[Opening PROVIDED MATERIAL section]

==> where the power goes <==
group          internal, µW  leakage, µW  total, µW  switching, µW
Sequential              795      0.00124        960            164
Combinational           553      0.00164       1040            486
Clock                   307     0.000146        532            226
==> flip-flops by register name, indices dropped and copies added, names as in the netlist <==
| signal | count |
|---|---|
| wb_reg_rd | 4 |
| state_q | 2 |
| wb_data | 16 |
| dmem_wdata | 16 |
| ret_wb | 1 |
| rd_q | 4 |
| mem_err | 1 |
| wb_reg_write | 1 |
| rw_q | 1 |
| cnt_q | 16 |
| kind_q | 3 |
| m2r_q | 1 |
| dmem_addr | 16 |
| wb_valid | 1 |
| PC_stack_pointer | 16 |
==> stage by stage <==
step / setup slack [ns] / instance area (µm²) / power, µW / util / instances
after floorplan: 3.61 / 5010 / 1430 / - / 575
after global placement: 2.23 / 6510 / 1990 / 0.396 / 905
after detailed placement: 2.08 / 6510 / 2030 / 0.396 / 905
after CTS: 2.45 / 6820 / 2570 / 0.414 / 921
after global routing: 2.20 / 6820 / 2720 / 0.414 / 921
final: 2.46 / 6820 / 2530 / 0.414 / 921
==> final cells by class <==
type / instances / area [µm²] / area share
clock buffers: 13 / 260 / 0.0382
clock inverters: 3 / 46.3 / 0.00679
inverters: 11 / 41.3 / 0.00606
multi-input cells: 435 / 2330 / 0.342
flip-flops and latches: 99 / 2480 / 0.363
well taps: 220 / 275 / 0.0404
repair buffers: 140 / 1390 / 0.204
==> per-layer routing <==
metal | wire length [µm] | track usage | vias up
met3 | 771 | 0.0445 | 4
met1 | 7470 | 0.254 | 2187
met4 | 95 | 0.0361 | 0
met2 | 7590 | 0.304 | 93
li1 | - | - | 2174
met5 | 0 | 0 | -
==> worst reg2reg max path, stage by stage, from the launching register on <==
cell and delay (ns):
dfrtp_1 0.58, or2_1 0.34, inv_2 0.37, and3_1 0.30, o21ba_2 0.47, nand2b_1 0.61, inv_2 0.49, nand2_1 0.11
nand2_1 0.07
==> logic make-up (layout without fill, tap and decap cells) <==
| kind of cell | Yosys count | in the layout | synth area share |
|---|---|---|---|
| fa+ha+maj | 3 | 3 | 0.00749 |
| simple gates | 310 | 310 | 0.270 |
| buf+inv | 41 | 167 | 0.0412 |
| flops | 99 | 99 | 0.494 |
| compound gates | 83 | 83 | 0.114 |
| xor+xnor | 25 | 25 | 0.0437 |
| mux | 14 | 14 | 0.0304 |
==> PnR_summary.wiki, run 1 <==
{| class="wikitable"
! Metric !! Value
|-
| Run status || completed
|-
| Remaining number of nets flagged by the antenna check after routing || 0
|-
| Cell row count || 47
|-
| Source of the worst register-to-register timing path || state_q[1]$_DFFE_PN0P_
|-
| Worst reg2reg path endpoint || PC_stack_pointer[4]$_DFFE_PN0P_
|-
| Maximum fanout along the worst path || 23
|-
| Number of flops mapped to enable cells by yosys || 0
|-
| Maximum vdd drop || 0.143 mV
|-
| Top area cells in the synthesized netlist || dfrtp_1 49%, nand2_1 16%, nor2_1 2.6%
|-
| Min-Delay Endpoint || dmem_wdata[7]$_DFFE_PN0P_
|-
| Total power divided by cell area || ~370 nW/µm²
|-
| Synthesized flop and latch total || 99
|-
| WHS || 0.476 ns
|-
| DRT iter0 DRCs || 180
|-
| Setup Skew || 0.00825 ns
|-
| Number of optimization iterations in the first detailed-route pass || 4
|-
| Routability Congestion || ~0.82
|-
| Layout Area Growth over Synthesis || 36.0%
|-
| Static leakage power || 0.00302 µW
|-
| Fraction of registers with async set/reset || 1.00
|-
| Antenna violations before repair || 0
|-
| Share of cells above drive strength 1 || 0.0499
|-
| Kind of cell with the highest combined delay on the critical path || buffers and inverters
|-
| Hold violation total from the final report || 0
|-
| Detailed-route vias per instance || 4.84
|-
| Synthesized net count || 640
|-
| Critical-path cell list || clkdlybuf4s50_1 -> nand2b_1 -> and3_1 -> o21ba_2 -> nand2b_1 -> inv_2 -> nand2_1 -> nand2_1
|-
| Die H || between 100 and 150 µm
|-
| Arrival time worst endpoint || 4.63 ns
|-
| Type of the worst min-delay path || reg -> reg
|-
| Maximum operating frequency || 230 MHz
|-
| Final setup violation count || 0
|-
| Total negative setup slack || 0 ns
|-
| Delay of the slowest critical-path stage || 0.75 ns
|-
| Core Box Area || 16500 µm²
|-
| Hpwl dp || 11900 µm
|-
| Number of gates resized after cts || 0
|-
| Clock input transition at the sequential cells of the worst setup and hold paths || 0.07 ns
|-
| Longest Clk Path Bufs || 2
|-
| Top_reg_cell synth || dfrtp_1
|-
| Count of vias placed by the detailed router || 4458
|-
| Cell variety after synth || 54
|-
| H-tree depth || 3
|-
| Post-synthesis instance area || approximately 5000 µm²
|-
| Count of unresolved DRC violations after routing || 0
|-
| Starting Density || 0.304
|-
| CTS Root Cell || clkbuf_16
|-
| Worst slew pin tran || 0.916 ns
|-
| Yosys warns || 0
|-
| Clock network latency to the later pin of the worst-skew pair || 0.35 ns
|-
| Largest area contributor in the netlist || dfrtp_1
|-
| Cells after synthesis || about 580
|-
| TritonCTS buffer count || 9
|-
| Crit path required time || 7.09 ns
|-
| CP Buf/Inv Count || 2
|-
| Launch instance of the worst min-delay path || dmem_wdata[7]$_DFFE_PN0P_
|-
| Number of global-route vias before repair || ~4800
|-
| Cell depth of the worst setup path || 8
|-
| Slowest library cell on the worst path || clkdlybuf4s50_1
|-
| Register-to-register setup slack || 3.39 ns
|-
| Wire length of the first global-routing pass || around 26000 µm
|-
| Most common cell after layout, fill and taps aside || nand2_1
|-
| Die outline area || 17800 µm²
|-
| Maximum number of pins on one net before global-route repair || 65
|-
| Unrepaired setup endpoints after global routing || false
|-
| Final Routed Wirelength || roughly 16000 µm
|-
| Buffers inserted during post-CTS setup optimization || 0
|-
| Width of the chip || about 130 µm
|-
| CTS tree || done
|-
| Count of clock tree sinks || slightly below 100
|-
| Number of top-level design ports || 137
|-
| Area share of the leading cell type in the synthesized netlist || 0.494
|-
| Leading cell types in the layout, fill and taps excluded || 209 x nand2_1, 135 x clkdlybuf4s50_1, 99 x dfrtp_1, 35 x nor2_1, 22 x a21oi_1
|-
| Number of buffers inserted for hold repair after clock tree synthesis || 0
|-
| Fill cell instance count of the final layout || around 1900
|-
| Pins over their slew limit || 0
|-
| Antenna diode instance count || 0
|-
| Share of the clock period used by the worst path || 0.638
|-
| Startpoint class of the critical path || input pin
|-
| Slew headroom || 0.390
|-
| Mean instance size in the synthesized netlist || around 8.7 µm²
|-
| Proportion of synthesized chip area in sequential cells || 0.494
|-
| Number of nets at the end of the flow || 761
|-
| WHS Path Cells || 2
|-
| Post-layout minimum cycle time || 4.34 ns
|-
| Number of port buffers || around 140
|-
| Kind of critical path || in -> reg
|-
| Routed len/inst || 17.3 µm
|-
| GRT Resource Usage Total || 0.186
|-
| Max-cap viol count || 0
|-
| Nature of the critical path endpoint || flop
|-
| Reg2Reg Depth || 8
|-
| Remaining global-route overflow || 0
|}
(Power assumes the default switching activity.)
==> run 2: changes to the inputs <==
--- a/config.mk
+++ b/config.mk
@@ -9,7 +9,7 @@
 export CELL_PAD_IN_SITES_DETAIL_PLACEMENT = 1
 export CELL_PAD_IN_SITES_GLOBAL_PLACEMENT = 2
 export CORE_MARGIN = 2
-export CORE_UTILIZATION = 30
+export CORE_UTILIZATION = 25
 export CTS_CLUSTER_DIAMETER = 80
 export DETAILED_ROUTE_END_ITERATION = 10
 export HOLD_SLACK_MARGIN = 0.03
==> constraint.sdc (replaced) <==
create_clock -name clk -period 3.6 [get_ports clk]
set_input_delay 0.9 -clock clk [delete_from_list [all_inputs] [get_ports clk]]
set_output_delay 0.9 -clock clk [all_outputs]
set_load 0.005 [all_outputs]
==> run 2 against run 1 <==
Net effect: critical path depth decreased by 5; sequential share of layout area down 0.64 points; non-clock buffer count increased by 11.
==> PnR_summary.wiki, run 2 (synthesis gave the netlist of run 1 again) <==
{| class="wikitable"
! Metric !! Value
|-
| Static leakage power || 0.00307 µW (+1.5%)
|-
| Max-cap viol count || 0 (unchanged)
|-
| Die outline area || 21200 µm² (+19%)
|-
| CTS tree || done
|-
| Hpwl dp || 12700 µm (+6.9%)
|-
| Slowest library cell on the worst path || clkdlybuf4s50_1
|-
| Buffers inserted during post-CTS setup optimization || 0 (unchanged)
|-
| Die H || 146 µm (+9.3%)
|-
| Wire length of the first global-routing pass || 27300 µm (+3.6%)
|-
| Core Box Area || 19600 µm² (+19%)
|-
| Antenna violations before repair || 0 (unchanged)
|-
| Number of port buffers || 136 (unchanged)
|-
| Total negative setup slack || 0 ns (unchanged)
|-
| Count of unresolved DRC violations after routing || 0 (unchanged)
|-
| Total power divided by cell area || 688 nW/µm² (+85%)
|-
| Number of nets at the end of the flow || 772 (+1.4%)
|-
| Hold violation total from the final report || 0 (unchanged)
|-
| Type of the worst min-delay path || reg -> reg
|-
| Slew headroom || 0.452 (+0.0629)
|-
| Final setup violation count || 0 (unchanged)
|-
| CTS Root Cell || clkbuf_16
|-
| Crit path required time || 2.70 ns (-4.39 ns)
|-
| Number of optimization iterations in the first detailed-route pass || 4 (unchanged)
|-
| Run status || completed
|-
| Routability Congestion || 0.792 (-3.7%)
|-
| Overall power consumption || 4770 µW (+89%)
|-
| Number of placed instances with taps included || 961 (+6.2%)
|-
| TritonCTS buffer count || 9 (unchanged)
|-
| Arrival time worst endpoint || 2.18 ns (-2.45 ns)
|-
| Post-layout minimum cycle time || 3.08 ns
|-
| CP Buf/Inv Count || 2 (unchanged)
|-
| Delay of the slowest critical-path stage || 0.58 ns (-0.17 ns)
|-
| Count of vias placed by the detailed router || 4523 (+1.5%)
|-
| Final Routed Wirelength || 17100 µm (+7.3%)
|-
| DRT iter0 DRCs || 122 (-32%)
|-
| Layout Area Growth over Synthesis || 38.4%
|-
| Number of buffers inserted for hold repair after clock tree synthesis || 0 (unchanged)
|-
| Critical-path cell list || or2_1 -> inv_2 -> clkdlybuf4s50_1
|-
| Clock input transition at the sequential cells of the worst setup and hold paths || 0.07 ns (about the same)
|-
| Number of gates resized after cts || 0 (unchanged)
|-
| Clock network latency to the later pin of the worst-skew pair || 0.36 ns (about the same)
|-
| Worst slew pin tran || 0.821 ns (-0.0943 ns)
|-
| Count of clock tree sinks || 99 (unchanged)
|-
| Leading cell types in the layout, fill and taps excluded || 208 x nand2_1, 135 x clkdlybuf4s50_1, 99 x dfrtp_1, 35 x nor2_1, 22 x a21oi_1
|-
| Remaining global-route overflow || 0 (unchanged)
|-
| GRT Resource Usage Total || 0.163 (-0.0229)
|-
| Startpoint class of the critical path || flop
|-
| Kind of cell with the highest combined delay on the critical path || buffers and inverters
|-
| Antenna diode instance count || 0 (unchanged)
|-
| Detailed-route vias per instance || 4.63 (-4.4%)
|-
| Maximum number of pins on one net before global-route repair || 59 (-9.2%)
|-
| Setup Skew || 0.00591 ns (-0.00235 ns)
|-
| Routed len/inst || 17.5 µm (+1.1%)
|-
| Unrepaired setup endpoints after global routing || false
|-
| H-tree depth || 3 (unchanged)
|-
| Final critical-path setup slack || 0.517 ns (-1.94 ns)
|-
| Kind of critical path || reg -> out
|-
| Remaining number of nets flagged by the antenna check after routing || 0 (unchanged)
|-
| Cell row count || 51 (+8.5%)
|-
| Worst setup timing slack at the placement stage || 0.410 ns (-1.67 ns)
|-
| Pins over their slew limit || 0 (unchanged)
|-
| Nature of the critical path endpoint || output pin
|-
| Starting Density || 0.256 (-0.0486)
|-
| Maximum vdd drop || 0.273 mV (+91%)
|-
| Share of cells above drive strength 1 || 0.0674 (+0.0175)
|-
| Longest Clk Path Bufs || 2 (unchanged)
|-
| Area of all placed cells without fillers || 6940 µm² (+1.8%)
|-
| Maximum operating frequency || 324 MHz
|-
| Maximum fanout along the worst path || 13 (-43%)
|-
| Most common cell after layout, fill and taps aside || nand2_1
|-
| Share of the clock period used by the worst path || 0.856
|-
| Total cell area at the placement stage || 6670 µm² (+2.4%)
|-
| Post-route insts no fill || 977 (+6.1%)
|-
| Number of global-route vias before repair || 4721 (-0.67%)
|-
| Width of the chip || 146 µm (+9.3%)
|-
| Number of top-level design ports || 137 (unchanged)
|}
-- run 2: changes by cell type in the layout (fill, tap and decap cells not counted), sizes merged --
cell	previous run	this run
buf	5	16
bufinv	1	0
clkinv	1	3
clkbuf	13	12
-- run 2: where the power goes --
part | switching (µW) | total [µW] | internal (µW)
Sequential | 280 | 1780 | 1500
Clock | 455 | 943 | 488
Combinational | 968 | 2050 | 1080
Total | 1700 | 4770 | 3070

[Closing PROVIDED MATERIAL section]

• _ABOUT THIS TASK_
Count of lines with "decap": please work it out for the entries above and give the number by itself.

• _OUTPUT OF THE TASK_
2